(Stored data entries)
_ _ _ _ _

File: src/rtl/shift_seq_ctrl.sv
// Two-requester sequential shift controller.
// Accepts one shift operation at a time from two requesters (round-robin),
// shifts it by at most STEP_MAX bits per cycle, then holds the result until
// the consumer takes it.
//   clk, rst_n              : clock, synchronous active-low reset
//   req_valid_*/req_ready_* : per-requester request handshake
//   req_a_*                 : 32-bit operand
//   req_shamt_*             : shift amount 0..31
//   req_type_*              : 00 SLL, 01 SRL, 10 SRA, 11 illegal
//   rsp_valid/rsp_ready     : response handshake
//   rsp_data/rsp_id/rsp_err : result, owning requester, illegal-type flag
module shift_seq_ctrl
  import shift_seq_ctrl_pkg::*;
#(
  parameter int unsigned STEP_MAX = StepMaxDefault
) (
  input  logic        clk,
  input  logic        rst_n,
  input  logic        req_valid_0,
  input  logic        req_valid_1,
  output logic        req_ready_0,
  output logic        req_ready_1,
  input  logic [31:0] req_a_0,
  input  logic [31:0] req_a_1,
  input  logic [4:0]  req_shamt_0,
  input  logic [4:0]  req_shamt_1,
  input  logic [1:0]  req_type_0,
  input  logic [1:0]  req_type_1,
  output logic        rsp_valid,
  input  logic        rsp_ready,
  output logic [31:0] rsp_data,
  output logic        rsp_id,
  output logic        rsp_err
);

  localparam logic [4:0] StepMax = 5'(STEP_MAX);

  state_e      state_q, state_d;
  logic        ptr_q, ptr_d;
  logic [4:0]  rem_q, rem_d;
  logic [31:0] acc_q, acc_d;
  shift_type_e type_q, type_d;
  logic        id_q, id_d;
  logic        rsp_valid_q, rsp_valid_d;
  logic [31:0] rsp_data_q, rsp_data_d;
  logic        rsp_id_q, rsp_id_d;
  logic        rsp_err_q, rsp_err_d;

  logic        any_valid;
  logic        grant_id;
  logic [31:0] sel_a;
  logic [4:0]  sel_shamt;
  shift_type_e sel_type;
  logic [4:0]  step;
  logic [31:0] shifted;

  // Pointer only matters on contention; a lone requester always wins.
  always_comb begin
    any_valid = req_valid_0 | req_valid_1;
    if (req_valid_0 && req_valid_1) begin
      grant_id = ptr_q;
    end else begin
      grant_id = req_valid_1;
    end
    sel_a     = grant_id ? req_a_1 : req_a_0;
    sel_shamt = grant_id ? req_shamt_1 : req_shamt_0;
    sel_type  = shift_type_e'(grant_id ? req_type_1 : req_type_0);
  end

  // Gated by rst_n so no request is accepted in a reset cycle.
  assign req_ready_0 = rst_n && (state_q == StIdle) && req_valid_0 && !grant_id;
  assign req_ready_1 = rst_n && (state_q == StIdle) && req_valid_1 && grant_id;

  assign step = (rem_q > StepMax) ? StepMax : rem_q;

  shift_seq_ctrl_shifter u_shifter (
    .data   (acc_q),
    .amt    (step),
    .op     (type_q),
    .result (shifted)
  );

  always_comb begin
    state_d     = state_q;
    ptr_d       = ptr_q;
    rem_d       = rem_q;
    acc_d       = acc_q;
    type_d      = type_q;
    id_d        = id_q;
    rsp_valid_d = rsp_valid_q;
    rsp_data_d  = rsp_data_q;
    rsp_id_d    = rsp_id_q;
    rsp_err_d   = rsp_err_q;

    unique case (state_q)
      StIdle: begin
        if (any_valid) begin
          acc_d  = sel_a;
          type_d = sel_type;
          id_d   = grant_id;
          rem_d  = sel_shamt;
          if (sel_type == ShIllegal || sel_shamt == 5'd0) begin
            // Nothing to shift: result is the operand itself.
            rem_d       = 5'd0;
            state_d     = StResp;
            rsp_valid_d = 1'b1;
            rsp_data_d  = sel_a;
            rsp_id_d    = grant_id;
            rsp_err_d   = (sel_type == ShIllegal);
          end else begin
            state_d = StShift;
          end
        end
      end

      StShift: begin
        acc_d = shifted;
        rem_d = rem_q - step;
        if (rem_q == step) begin
          state_d     = StResp;
          rsp_valid_d = 1'b1;
          rsp_data_d  = shifted;
          rsp_id_d    = id_q;
          rsp_err_d   = 1'b0;
        end
      end

      StResp: begin
        if (rsp_ready) begin
          state_d     = StIdle;
          rsp_valid_d = 1'b0;
          ptr_d       = ~rsp_id_q;
        end
      end

      default: begin
        state_d     = StIdle;
        rsp_valid_d = 1'b0;
      end
    endcase
  end

  always_ff @(posedge clk) begin
    if (!rst_n) begin
      state_q     <= StIdle;
      ptr_q       <= 1'b0;
      rem_q       <= 5'd0;
      acc_q       <= 32'd0;
      type_q      <= ShSll;
      id_q        <= 1'b0;
      rsp_valid_q <= 1'b0;
      rsp_data_q  <= 32'd0;
      rsp_id_q    <= 1'b0;
      rsp_err_q   <= 1'b0;
    end else begin
      state_q     <= state_d;
      ptr_q       <= ptr_d;
      rem_q       <= rem_d;
      acc_q       <= acc_d;
      type_q      <= type_d;
      id_q        <= id_d;
      rsp_valid_q <= rsp_valid_d;
      rsp_data_q  <= rsp_data_d;
      rsp_id_q    <= rsp_id_d;
      rsp_err_q   <= rsp_err_d;
    end
  end

  assign rsp_valid = rsp_valid_q;
  assign rsp_data  = rsp_data_q;
  assign rsp_id    = rsp_id_q;
  assign rsp_err   = rsp_err_q;

`ifndef SYNTHESIS
  ready_onehot_a: assert property (@(posedge clk) !(req_ready_0 && req_ready_1));
  rsp_hold_a: assert property (@(posedge clk) disable iff (!rst_n)
    rsp_valid && !rsp_ready |=> rsp_valid && $stable(rsp_data) && $stable(rsp_id)
                                && $stable(rsp_err));
`endif

endmodule
[src/rtl/time_set_ctrl_pkg.sv]
// time_set_ctrl_pkg
//   Shared definitions for the front-panel time-setting sequencer:
//   FSM state encodings, field_sel codes, BCD limits, the packed BCD time
//   record and the clamp-on-load helper.
package time_set_ctrl_pkg;

  typedef enum logic [2:0] {
    ST_IDLE     = 3'd0,
    ST_CAPTURE  = 3'd1,
    ST_EDIT_HR  = 3'd2,
    ST_EDIT_MIN = 3'd3,
    ST_EDIT_SEC = 3'd4,
    ST_COMMIT   = 3'd5
  } state_t;

  localparam logic [1:0] FS_NONE = 2'd0;
  localparam logic [1:0] FS_HR   = 2'd1;
  localparam logic [1:0] FS_MIN  = 2'd2;
  localparam logic [1:0] FS_SEC  = 2'd3;

  localparam logic [3:0] HR_MAX_T       = 4'd2;
  localparam logic [3:0] HR_MAX_O_AT_T2 = 4'd3;
  localparam logic [3:0] MS_MAX_T       = 4'd5;
  localparam logic [3:0] DIG_MAX        = 4'd9;

  typedef struct packed {
    logic [3:0] hr_t;
    logic [3:0] hr_o;
    logic [3:0] min_t;
    logic [3:0] min_o;
    logic [3:0] sec_t;
    logic [3:0] sec_o;
  } bcd_time_t;

  typedef struct packed {
    logic [3:0] t;
    logic [3:0] o;
  } bcd_pair_t;

  // Any out-of-range pair (bad digit, tens above limit, or ones above the
  // limit that applies when tens is at its maximum) loads as 00.
  function automatic bcd_pair_t clamp_pair(input bcd_pair_t p,
                                           input logic [3:0] max_t,
                                           input logic [3:0] max_o_top);
    bcd_pair_t r;
    r = p;
    if (p.t > max_t || p.o > DIG_MAX || (p.t == max_t && p.o > max_o_top))
      r = '0;
    return r;
  endfunction

  function automatic logic is_edit(input state_t s);
    return (s == ST_EDIT_HR) || (s == ST_EDIT_MIN) || (s == ST_EDIT_SEC);
  endfunction

endpackage

[src/rtl/time_set_ctrl_bcd_pair_step.sv]
// time_set_ctrl_bcd_pair_step
//   Combinational +/-1 step of a two-digit BCD pair with wrap.
//   Ports:
//     i_tens, i_ones     current pair
//     i_inc, i_dec       step direction; both or neither = hold
//     i_max_t            tens value of the pair maximum
//     i_max_o_top        ones value of the pair maximum (23 -> 3, 59 -> 9)
//     o_tens, o_ones     next pair
module time_set_ctrl_bcd_pair_step
  import time_set_ctrl_pkg::*;
(
  input  logic [3:0] i_tens,
  input  logic [3:0] i_ones,
  input  logic       i_inc,
  input  logic       i_dec,
  input  logic [3:0] i_max_t,
  input  logic [3:0] i_max_o_top,
  output logic [3:0] o_tens,
  output logic [3:0] o_ones
);

  always_comb begin
    o_tens = i_tens;
    o_ones = i_ones;
    if (i_inc && !i_dec) begin
      if (i_tens == i_max_t && i_ones == i_max_o_top) begin
        o_tens = 4'd0;
        o_ones = 4'd0;
      end else if (i_ones == DIG_MAX) begin
        o_tens = i_tens + 4'd1;
        o_ones = 4'd0;
      end else begin
        o_ones = i_ones + 4'd1;
      end
    end else if (i_dec && !i_inc) begin
      if (i_tens == 4'd0 && i_ones == 4'd0) begin
        o_tens = i_max_t;
        o_ones = i_max_o_top;
      end else if (i_ones == 4'd0) begin
        o_tens = i_tens - 4'd1;
        o_ones = DIG_MAX;
      end else begin
        o_ones = i_ones - 4'd1;
      end
    end
  end

endmodule

[src/rtl/time_set_ctrl.sv]
// time_set_ctrl
//   Front-panel time-setting sequencer for the BCD clock unit. Turns
//   debounced button pulses into an hours/minutes/seconds edit session and
//   finishes with a flop-driven overwrite pulse into the clock unit.
//   Parameters:
//     OW_CYCLES   cycles time_ow stays high in COMMIT (>=1)
//     BLINK_HALF  clk cycles per blink half-period (>=2)
//   Ports:
//     clk, rst_n                      clock, async active-low reset
//     btn_mode/inc/dec/cancel         one-cycle button pulses
//     cur_{hr,min,sec}_{t,o}          live BCD time from the clock unit
//     set_{hr,min,sec}_{t,o}          shadow BCD time to the clock unit
//     time_ow                         registered overwrite strobe
//     set_active                      high outside IDLE
//     field_sel                       0 none, 1 hr, 2 min, 3 sec
//     blink                           blank strobe for the selected field
module time_set_ctrl
  import time_set_ctrl_pkg::*;
#(
  parameter int OW_CYCLES  = 2,
  parameter int BLINK_HALF = 25_000_000
) (
  input  logic       clk,
  input  logic       rst_n,
  input  logic       btn_mode,
  input  logic       btn_inc,
  input  logic       btn_dec,
  input  logic       btn_cancel,
  input  logic [3:0] cur_hr_t,
  input  logic [3:0] cur_hr_o,
  input  logic [3:0] cur_min_t,
  input  logic [3:0] cur_min_o,
  input  logic [3:0] cur_sec_t,
  input  logic [3:0] cur_sec_o,
  output logic [3:0] set_hr_t,
  output logic [3:0] set_hr_o,
  output logic [3:0] set_min_t,
  output logic [3:0] set_min_o,
  output logic [3:0] set_sec_t,
  output logic [3:0] set_sec_o,
  output logic       time_ow,
  output logic       set_active,
  output logic [1:0] field_sel,
  output logic       blink
);

  localparam int OW_W = (OW_CYCLES > 1) ? $clog2(OW_CYCLES + 1) : 1;
  localparam int BL_W = (BLINK_HALF > 2) ? $clog2(BLINK_HALF) : 1;

  state_t            r_state;
  state_t            w_nxt;
  bcd_time_t         r_shadow;
  bcd_time_t         r_samp;
  bcd_time_t         w_cur;
  bcd_time_t         w_cur_clamped;
  logic [1:0]        r_cap_cnt;
  logic              w_cap_done;
  logic              w_step_req;
  logic [3:0]        w_sel_t;
  logic [3:0]        w_sel_o;
  logic [3:0]        w_max_t;
  logic [3:0]        w_max_o;
  logic [3:0]        w_nxt_t;
  logic [3:0]        w_nxt_o;
  logic              r_ow;
  logic [OW_W-1:0]   r_ow_cnt;
  logic              r_blink;
  logic [BL_W-1:0]   r_blink_cnt;
  logic              w_blink_clr;

  assign w_cur = {cur_hr_t, cur_hr_o, cur_min_t, cur_min_o, cur_sec_t, cur_sec_o};

  always_comb begin
    w_cur_clamped = w_cur;
    {w_cur_clamped.hr_t, w_cur_clamped.hr_o} =
      clamp_pair({w_cur.hr_t, w_cur.hr_o}, HR_MAX_T, HR_MAX_O_AT_T2);
    {w_cur_clamped.min_t, w_cur_clamped.min_o} =
      clamp_pair({w_cur.min_t, w_cur.min_o}, MS_MAX_T, DIG_MAX);
    {w_cur_clamped.sec_t, w_cur_clamped.sec_o} =
      clamp_pair({w_cur.sec_t, w_cur.sec_o}, MS_MAX_T, DIG_MAX);
  end

  // cur_* comes from the asynchronous 1 Hz domain: accept it once two
  // consecutive samples agree, or take whatever is present on the 4th cycle.
  assign w_cap_done = (r_state == ST_CAPTURE) &&
                      ((r_cap_cnt != 2'd0 && w_cur == r_samp) || r_cap_cnt == 2'd3);

  // Cancel and mode both outrank inc/dec in the same cycle.
  assign w_step_req = is_edit(r_state) && !btn_cancel && !btn_mode &&
                      (btn_inc || btn_dec);

  // ---------------- FSM: state register ----------------
  always_ff @(posedge clk or negedge rst_n) begin
    if (!rst_n) r_state <= ST_IDLE;
    else        r_state <= w_nxt;
  end

  // ---------------- FSM: next state ----------------
  always_comb begin
    w_nxt = r_state;
    unique case (r_state)
      ST_IDLE:     if (btn_mode && !btn_cancel) w_nxt = ST_CAPTURE;
      ST_CAPTURE:  if (btn_cancel) w_nxt = ST_IDLE;
                   else if (w_cap_done) w_nxt = ST_EDIT_HR;
      ST_EDIT_HR:  if (btn_cancel) w_nxt = ST_IDLE;
                   else if (btn_mode) w_nxt = ST_EDIT_MIN;
      ST_EDIT_MIN: if (btn_cancel) w_nxt = ST_IDLE;
                   else if (btn_mode) w_nxt = ST_EDIT_SEC;
      ST_EDIT_SEC: if (btn_cancel) w_nxt = ST_IDLE;
                   else if (btn_mode) w_nxt = ST_COMMIT;
      // Buttons are ignored here; the exit is purely counter driven.
      ST_COMMIT:   if (r_ow_cnt == OW_W'(OW_CYCLES)) w_nxt = ST_IDLE;
      default:     w_nxt = ST_IDLE;
    endcase
  end

  // ---------------- FSM: outputs ----------------
  always_comb begin
    set_active = (r_state != ST_IDLE);
    field_sel  = FS_NONE;
    unique case (r_state)
      ST_EDIT_HR:  field_sel = FS_HR;
      ST_EDIT_MIN: field_sel = FS_MIN;
      ST_EDIT_SEC: field_sel = FS_SEC;
      default:     field_sel = FS_NONE;
    endcase
  end

  // ---------------- capture sampler ----------------
  always_ff @(posedge clk or negedge rst_n) begin
    if (!rst_n) begin
      r_samp    <= '0;
      r_cap_cnt <= 2'd0;
    end else if (r_state == ST_CAPTURE) begin
      r_samp    <= w_cur;
      r_cap_cnt <= r_cap_cnt + 2'd1;
    end else begin
      r_cap_cnt <= 2'd0;
    end
  end

  // ---------------- field step (one stepper, muxed by field) ----------------
  always_comb begin
    w_sel_t = r_shadow.hr_t;
    w_sel_o = r_shadow.hr_o;
    w_max_t = HR_MAX_T;
    w_max_o = HR_MAX_O_AT_T2;
    unique case (r_state)
      ST_EDIT_MIN: begin
        w_sel_t = r_shadow.min_t;
        w_sel_o = r_shadow.min_o;
        w_max_t = MS_MAX_T;
        w_max_o = DIG_MAX;
      end
      ST_EDIT_SEC: begin
        w_sel_t = r_shadow.sec_t;
        w_sel_o = r_shadow.sec_o;
        w_max_t = MS_MAX_T;
        w_max_o = DIG_MAX;
      end
      default: ;
    endcase
  end

  time_set_ctrl_bcd_pair_step u_step (
    .i_tens      (w_sel_t),
    .i_ones      (w_sel_o),
    .i_inc       (btn_inc),
    .i_dec       (btn_dec),
    .i_max_t     (w_max_t),
    .i_max_o_top (w_max_o),
    .o_tens      (w_nxt_t),
    .o_ones      (w_nxt_o)
  );

  // ---------------- shadow registers ----------------
  // Written only on capture load or an accepted step, so they hold through
  // IDLE, COMMIT and after cancel.
  always_ff @(posedge clk or negedge rst_n) begin
    if (!rst_n) begin
      r_shadow <= '0;
    end else if (w_cap_done && !btn_cancel) begin
      r_shadow <= w_cur_clamped;
    end else if (w_step_req) begin
      unique case (r_state)
        ST_EDIT_HR:  {r_shadow.hr_t,  r_shadow.hr_o}  <= {w_nxt_t, w_nxt_o};
        ST_EDIT_MIN: {r_shadow.min_t, r_shadow.min_o} <= {w_nxt_t, w_nxt_o};
        ST_EDIT_SEC: {r_shadow.sec_t, r_shadow.sec_o} <= {w_nxt_t, w_nxt_o};
        default: ;
      endcase
    end
  end

  // ---------------- overwrite pulse ----------------
  // Raised on the edge that enters COMMIT, so the shadow has already been
  // stable for at least the mode cycle. Held OW_CYCLES cycles, then one low
  // cycle before the counter releases the FSM to IDLE.
  always_ff @(posedge clk or negedge rst_n) begin
    if (!rst_n) begin
      r_ow     <= 1'b0;
      r_ow_cnt <= '0;
    end else if (r_state != ST_COMMIT && w_nxt == ST_COMMIT) begin
      r_ow     <= 1'b1;
      r_ow_cnt <= '0;
    end else if (r_state == ST_COMMIT) begin
      if (r_ow_cnt != OW_W'(OW_CYCLES)) r_ow_cnt <= r_ow_cnt + 1'b1;
      r_ow <= ((32'(r_ow_cnt) + 32'd1) < 32'(OW_CYCLES));
    end else begin
      r_ow     <= 1'b0;
      r_ow_cnt <= '0;
    end
  end

  // ---------------- blink ----------------
  // Any button activity on the field (including an inc+dec that cancels out)
  // or a field change restarts the phase so the digits stay solid while edited.
  assign w_blink_clr = !is_edit(w_nxt) || (w_nxt != r_state) || w_step_req;

  always_ff @(posedge clk or negedge rst_n) begin
    if (!rst_n) begin
      r_blink     <= 1'b0;
      r_blink_cnt <= '0;
    end else if (w_blink_clr) begin
      r_blink     <= 1'b0;
      r_blink_cnt <= '0;
    end else if (r_blink_cnt == BL_W'(BLINK_HALF - 1)) begin
      r_blink     <= ~r_blink;
      r_blink_cnt <= '0;
    end else begin
      r_blink_cnt <= r_blink_cnt + 1'b1;
    end
  end

  assign {set_hr_t, set_hr_o, set_min_t, set_min_o, set_sec_t, set_sec_o} = r_shadow;
  assign time_ow = r_ow;
  assign blink   = r_blink;

endmodule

_ _ _ _ _

## Problem description
The range runs from the line above containing "shift amount 0..31" to the line containing "module shift_seq_ctrl", inclusive. Restate those lines word for word and no others.

## Exercise result
//   req_shamt_*             : shift amount 0..31
//   req_type_*              : 00 SLL, 01 SRL, 10 SRA, 11 illegal
//   rsp_valid/rsp_ready     : response handshake
//   rsp_data/rsp_id/rsp_err : result, owning requester, illegal-type flag
module shift_seq_ctrl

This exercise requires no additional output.